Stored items
# # # # # # #
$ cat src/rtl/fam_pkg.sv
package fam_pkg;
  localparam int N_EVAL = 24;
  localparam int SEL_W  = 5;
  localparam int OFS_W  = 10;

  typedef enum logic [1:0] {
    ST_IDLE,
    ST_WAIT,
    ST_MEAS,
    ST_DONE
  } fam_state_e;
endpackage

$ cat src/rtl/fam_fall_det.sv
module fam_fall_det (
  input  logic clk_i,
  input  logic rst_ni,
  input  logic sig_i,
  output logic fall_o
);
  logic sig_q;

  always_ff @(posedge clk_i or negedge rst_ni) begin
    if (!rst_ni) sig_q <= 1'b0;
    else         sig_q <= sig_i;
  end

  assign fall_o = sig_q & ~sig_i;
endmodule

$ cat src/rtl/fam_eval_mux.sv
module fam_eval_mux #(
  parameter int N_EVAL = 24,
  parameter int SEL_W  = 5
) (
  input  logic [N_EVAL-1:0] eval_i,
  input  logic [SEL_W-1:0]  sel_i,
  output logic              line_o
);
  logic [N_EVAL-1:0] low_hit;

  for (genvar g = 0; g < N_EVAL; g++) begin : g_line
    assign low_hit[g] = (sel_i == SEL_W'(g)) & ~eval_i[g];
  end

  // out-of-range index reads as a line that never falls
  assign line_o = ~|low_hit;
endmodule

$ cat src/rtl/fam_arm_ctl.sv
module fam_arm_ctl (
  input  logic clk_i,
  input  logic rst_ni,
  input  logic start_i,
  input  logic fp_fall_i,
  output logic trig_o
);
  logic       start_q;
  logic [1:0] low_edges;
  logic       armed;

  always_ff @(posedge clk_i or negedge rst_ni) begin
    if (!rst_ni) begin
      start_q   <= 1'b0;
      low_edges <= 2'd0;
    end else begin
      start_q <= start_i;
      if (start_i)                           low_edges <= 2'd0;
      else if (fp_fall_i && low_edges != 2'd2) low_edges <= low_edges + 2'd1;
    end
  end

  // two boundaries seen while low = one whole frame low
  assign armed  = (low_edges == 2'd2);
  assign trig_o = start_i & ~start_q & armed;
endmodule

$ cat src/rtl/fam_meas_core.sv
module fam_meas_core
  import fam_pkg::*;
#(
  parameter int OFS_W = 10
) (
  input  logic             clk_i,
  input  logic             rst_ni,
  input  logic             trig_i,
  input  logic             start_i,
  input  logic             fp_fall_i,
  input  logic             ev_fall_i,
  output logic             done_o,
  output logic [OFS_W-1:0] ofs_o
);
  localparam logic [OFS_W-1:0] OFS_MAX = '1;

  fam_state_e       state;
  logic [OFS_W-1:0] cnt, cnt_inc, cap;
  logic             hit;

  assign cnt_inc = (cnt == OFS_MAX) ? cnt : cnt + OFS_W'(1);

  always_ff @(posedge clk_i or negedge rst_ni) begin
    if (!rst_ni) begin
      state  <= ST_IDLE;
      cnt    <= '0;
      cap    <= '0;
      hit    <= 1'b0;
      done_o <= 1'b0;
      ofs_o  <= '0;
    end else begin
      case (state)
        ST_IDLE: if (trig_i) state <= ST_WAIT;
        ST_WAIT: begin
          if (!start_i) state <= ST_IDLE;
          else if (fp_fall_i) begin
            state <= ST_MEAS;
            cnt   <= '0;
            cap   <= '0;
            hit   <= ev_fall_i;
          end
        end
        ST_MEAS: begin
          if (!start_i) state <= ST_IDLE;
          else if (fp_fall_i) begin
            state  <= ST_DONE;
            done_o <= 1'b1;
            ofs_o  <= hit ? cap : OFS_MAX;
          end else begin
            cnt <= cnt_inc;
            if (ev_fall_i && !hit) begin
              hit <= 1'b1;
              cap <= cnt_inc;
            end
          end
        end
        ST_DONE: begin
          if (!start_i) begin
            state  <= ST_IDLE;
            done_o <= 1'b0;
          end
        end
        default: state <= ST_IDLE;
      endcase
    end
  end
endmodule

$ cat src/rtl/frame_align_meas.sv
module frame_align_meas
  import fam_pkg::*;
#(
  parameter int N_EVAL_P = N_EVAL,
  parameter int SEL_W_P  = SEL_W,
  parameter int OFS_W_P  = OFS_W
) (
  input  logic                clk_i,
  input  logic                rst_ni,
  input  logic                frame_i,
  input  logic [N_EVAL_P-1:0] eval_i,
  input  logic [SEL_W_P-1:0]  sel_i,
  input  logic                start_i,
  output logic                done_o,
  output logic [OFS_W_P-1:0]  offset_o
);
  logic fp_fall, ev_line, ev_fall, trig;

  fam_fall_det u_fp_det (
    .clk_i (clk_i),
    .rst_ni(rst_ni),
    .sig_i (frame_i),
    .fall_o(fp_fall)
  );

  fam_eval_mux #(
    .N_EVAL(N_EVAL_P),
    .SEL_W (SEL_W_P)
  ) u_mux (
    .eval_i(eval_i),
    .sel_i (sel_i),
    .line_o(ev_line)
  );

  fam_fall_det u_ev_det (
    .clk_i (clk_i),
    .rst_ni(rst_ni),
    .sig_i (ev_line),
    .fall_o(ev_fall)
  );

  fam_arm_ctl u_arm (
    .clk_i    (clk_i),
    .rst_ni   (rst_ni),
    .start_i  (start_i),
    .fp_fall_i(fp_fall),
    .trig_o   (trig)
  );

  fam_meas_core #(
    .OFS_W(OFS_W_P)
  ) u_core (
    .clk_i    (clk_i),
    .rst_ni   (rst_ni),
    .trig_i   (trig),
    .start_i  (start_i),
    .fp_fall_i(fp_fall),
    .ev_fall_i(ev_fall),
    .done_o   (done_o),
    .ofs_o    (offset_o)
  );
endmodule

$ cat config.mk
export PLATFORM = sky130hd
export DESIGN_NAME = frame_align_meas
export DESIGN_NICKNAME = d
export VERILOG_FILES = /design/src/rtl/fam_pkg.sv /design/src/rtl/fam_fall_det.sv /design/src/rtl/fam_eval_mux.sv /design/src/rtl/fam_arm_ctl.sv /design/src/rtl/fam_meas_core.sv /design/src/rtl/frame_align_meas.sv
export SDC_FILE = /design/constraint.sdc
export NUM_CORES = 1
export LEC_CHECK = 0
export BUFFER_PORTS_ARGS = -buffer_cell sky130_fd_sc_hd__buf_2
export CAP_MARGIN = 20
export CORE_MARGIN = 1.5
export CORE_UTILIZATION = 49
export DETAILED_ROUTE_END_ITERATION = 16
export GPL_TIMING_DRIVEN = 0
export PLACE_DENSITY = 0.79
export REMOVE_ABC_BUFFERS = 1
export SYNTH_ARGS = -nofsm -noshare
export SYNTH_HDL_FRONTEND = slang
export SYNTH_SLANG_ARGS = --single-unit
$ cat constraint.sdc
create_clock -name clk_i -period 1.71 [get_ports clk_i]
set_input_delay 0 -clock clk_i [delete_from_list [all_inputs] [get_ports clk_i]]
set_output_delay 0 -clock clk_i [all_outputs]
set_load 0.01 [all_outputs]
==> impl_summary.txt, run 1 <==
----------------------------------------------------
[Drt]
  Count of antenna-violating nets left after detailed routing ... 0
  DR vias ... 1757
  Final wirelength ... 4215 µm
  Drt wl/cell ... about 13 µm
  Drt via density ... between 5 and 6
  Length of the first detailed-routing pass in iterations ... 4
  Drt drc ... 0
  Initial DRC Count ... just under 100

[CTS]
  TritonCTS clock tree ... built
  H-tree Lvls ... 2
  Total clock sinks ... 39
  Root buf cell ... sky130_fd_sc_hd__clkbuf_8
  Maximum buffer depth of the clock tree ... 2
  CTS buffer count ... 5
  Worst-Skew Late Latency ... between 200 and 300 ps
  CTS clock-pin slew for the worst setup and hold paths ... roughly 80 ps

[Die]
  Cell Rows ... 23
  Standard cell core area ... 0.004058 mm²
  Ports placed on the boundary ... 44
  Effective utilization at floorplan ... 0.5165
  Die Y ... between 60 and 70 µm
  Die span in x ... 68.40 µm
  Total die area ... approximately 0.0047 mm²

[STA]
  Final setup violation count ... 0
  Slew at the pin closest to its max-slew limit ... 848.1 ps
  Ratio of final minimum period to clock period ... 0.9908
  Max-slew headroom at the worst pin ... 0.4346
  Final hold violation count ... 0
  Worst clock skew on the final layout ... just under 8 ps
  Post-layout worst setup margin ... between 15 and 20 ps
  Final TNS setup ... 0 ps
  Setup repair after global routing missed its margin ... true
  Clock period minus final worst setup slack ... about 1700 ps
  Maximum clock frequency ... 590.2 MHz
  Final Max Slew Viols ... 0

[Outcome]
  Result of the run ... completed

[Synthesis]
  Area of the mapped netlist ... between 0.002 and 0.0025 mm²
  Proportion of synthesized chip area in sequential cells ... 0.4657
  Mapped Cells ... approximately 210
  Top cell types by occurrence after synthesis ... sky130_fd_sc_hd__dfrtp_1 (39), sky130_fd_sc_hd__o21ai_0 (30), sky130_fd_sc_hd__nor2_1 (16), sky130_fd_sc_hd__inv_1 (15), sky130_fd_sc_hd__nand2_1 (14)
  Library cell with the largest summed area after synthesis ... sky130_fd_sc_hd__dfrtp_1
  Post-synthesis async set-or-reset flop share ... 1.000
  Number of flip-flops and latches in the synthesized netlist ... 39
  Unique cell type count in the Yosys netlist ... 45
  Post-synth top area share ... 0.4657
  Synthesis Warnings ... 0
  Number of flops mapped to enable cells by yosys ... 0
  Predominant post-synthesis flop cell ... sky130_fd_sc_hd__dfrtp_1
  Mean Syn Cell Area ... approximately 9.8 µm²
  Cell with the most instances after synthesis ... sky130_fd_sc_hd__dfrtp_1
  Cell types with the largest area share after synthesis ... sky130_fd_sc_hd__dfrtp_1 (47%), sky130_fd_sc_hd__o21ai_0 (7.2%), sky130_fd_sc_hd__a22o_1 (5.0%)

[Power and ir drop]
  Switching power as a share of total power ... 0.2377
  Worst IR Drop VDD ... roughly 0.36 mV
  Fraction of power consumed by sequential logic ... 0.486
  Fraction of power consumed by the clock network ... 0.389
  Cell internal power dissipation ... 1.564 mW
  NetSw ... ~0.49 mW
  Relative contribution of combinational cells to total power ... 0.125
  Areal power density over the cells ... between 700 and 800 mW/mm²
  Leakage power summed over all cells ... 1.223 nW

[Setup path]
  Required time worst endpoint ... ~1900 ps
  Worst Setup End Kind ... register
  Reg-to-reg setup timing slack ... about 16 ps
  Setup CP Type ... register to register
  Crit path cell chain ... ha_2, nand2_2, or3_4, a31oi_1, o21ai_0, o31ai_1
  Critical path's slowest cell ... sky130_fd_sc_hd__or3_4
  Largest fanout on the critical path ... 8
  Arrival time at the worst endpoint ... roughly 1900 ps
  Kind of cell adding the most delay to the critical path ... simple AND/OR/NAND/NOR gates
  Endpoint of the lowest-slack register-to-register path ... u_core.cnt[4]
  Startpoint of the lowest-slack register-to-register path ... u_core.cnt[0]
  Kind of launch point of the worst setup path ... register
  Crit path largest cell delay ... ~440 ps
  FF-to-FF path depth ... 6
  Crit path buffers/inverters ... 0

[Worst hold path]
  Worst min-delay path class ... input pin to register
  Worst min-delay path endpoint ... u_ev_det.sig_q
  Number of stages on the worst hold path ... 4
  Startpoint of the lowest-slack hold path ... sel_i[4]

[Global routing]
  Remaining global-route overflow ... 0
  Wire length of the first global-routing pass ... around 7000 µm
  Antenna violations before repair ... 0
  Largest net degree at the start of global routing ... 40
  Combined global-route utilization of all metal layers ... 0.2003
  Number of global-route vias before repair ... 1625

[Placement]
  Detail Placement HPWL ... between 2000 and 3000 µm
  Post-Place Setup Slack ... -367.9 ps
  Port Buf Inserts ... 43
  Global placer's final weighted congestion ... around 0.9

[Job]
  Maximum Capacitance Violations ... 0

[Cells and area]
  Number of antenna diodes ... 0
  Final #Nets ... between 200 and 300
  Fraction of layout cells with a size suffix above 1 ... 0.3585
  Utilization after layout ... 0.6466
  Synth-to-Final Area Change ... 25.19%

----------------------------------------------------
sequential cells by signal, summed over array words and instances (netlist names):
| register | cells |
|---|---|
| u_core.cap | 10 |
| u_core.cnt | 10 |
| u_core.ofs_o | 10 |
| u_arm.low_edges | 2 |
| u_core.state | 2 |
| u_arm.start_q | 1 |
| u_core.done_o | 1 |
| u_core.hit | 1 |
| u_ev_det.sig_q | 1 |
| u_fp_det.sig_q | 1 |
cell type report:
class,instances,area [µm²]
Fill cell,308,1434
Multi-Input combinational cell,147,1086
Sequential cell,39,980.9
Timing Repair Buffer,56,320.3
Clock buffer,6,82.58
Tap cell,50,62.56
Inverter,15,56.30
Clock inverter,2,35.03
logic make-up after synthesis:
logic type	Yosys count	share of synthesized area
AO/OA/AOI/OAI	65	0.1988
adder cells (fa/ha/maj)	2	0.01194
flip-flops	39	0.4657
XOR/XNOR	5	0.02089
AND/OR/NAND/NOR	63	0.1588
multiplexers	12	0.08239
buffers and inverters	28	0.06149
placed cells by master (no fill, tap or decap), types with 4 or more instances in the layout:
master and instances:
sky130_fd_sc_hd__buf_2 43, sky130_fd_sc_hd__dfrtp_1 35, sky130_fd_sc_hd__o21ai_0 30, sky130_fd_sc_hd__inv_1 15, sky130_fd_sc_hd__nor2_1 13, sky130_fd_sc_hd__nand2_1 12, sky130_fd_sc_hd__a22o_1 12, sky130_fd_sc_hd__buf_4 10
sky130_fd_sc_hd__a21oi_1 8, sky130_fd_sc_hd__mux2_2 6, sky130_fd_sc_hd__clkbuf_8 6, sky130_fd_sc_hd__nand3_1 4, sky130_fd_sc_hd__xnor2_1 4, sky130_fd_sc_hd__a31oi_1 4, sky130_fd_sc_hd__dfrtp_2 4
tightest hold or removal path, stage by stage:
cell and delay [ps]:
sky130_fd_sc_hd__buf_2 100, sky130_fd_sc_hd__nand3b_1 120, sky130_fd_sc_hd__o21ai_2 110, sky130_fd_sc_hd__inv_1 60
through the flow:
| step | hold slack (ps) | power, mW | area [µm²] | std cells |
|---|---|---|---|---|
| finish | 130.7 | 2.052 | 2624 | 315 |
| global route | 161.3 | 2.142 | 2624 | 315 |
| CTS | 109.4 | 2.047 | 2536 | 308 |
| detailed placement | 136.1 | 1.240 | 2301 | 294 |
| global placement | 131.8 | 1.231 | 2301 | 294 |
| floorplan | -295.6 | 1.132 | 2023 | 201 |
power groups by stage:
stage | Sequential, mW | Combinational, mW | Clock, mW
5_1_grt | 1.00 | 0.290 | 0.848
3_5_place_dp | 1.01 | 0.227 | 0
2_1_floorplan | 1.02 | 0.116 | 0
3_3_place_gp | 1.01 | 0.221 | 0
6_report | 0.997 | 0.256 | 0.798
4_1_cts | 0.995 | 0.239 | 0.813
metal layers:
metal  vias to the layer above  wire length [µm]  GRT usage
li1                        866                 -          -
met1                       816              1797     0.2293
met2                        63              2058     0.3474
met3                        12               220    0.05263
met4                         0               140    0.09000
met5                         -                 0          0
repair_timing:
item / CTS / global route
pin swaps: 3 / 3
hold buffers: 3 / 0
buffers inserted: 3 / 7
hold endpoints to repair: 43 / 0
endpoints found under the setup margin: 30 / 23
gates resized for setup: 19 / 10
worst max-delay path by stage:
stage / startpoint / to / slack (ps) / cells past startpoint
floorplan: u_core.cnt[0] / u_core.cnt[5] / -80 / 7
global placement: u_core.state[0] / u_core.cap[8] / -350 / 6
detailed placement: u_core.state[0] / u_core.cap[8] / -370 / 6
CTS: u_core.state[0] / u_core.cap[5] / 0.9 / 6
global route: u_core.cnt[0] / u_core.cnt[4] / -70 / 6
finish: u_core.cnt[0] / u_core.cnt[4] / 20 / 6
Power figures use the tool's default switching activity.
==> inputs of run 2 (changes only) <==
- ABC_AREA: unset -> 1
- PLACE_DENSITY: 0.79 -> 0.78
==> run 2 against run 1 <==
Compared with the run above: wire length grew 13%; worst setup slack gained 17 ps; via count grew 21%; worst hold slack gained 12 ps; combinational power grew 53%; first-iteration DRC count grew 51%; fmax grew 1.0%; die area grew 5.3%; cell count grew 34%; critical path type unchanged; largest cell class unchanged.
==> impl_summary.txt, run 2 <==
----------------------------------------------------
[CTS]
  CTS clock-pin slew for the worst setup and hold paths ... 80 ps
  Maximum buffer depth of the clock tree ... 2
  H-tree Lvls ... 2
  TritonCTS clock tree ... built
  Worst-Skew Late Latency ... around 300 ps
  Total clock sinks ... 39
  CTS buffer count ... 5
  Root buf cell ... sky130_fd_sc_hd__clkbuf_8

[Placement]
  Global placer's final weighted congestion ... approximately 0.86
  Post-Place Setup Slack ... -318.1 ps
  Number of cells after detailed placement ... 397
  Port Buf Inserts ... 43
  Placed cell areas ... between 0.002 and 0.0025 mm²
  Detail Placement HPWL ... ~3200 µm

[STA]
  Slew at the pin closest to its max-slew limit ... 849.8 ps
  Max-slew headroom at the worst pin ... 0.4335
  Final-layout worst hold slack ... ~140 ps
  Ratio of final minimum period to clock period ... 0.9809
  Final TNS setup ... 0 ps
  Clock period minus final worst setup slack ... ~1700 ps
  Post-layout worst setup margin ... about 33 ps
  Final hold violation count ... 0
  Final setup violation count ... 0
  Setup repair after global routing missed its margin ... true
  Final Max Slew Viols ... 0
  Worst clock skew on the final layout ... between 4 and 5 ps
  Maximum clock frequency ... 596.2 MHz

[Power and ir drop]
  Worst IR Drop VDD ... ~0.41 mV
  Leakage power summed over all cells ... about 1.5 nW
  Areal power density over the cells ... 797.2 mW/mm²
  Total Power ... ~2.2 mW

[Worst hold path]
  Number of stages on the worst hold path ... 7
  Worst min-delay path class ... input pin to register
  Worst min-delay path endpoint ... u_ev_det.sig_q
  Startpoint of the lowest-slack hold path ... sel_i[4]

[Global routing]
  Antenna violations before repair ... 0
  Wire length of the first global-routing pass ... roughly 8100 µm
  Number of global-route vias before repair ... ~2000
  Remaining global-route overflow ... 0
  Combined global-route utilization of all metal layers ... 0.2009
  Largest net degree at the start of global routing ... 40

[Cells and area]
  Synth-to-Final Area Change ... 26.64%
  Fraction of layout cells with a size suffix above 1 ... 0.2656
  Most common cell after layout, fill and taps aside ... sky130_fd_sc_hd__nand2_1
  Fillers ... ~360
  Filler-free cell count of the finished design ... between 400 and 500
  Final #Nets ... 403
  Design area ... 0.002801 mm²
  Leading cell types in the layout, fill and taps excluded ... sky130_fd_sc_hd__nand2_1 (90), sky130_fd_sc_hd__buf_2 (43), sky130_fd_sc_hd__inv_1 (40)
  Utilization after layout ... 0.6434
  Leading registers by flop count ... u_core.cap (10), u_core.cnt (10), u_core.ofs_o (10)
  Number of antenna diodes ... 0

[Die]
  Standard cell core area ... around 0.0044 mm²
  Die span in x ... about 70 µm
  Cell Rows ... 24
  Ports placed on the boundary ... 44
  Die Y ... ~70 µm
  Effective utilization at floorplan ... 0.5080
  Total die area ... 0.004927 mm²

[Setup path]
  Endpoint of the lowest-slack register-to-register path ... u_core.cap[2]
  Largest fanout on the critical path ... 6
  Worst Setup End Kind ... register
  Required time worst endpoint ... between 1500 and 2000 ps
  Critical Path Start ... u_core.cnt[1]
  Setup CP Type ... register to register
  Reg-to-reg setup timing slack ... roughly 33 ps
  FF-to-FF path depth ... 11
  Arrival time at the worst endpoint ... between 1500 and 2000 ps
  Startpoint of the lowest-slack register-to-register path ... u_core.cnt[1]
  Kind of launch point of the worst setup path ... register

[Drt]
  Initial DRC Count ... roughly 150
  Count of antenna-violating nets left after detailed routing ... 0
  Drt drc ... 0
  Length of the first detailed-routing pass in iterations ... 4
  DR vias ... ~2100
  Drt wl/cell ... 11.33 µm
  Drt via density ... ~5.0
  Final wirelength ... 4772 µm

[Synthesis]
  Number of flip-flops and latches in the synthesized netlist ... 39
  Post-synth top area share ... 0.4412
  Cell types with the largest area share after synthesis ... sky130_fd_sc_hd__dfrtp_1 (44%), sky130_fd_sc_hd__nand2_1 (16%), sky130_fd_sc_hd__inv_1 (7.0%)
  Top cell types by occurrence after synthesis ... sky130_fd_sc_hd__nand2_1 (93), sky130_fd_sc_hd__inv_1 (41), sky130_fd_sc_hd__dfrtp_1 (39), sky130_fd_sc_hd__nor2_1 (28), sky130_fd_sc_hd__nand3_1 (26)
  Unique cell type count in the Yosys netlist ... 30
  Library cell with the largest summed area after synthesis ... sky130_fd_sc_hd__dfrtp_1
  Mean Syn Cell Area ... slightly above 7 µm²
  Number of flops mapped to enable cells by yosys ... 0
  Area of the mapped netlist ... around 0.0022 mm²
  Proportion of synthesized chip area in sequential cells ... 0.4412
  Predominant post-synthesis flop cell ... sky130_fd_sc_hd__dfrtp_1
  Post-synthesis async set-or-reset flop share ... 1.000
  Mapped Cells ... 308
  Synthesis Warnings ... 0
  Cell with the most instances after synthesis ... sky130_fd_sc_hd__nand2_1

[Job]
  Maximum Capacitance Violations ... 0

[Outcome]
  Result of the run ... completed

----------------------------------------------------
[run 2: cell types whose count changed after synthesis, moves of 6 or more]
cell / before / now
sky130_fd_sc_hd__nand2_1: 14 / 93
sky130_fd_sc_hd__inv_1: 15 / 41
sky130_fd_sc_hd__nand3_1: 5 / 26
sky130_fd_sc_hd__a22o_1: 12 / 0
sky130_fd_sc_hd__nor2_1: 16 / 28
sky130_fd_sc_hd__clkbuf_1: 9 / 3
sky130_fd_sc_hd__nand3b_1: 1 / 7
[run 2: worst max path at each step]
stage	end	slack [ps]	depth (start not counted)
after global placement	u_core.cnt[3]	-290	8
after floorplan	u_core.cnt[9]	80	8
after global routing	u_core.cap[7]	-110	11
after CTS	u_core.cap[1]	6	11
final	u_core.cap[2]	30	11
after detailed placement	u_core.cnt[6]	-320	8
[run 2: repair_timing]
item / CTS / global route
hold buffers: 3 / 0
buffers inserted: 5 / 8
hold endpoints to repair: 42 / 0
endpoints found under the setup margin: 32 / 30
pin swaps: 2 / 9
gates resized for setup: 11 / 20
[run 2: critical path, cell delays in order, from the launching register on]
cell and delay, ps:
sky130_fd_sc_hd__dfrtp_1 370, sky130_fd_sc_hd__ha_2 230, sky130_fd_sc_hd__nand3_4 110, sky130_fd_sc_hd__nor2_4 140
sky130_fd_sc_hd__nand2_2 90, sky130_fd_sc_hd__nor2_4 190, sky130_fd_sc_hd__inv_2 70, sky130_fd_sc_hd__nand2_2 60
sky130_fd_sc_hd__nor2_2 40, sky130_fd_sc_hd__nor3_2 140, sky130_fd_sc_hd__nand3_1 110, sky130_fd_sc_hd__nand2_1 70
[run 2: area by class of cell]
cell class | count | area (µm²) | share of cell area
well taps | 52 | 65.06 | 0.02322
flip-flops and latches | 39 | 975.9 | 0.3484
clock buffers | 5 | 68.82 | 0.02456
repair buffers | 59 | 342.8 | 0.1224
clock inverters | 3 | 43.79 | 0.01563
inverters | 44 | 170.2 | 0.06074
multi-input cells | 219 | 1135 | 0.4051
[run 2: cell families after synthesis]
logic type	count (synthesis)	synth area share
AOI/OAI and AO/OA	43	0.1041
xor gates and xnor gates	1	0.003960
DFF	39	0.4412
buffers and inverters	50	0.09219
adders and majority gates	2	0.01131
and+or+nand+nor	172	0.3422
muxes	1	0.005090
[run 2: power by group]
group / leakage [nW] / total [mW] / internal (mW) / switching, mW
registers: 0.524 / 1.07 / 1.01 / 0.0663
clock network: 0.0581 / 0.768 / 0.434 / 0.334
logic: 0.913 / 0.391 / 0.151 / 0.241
# # # # # # #
Exercise aim:
Write out every line of the entries that holds the word "closest".

Response:
  Slew at the pin closest to its max-slew limit ... 848.1 ps
  Slew at the pin closest to its max-slew limit ... 849.8 ps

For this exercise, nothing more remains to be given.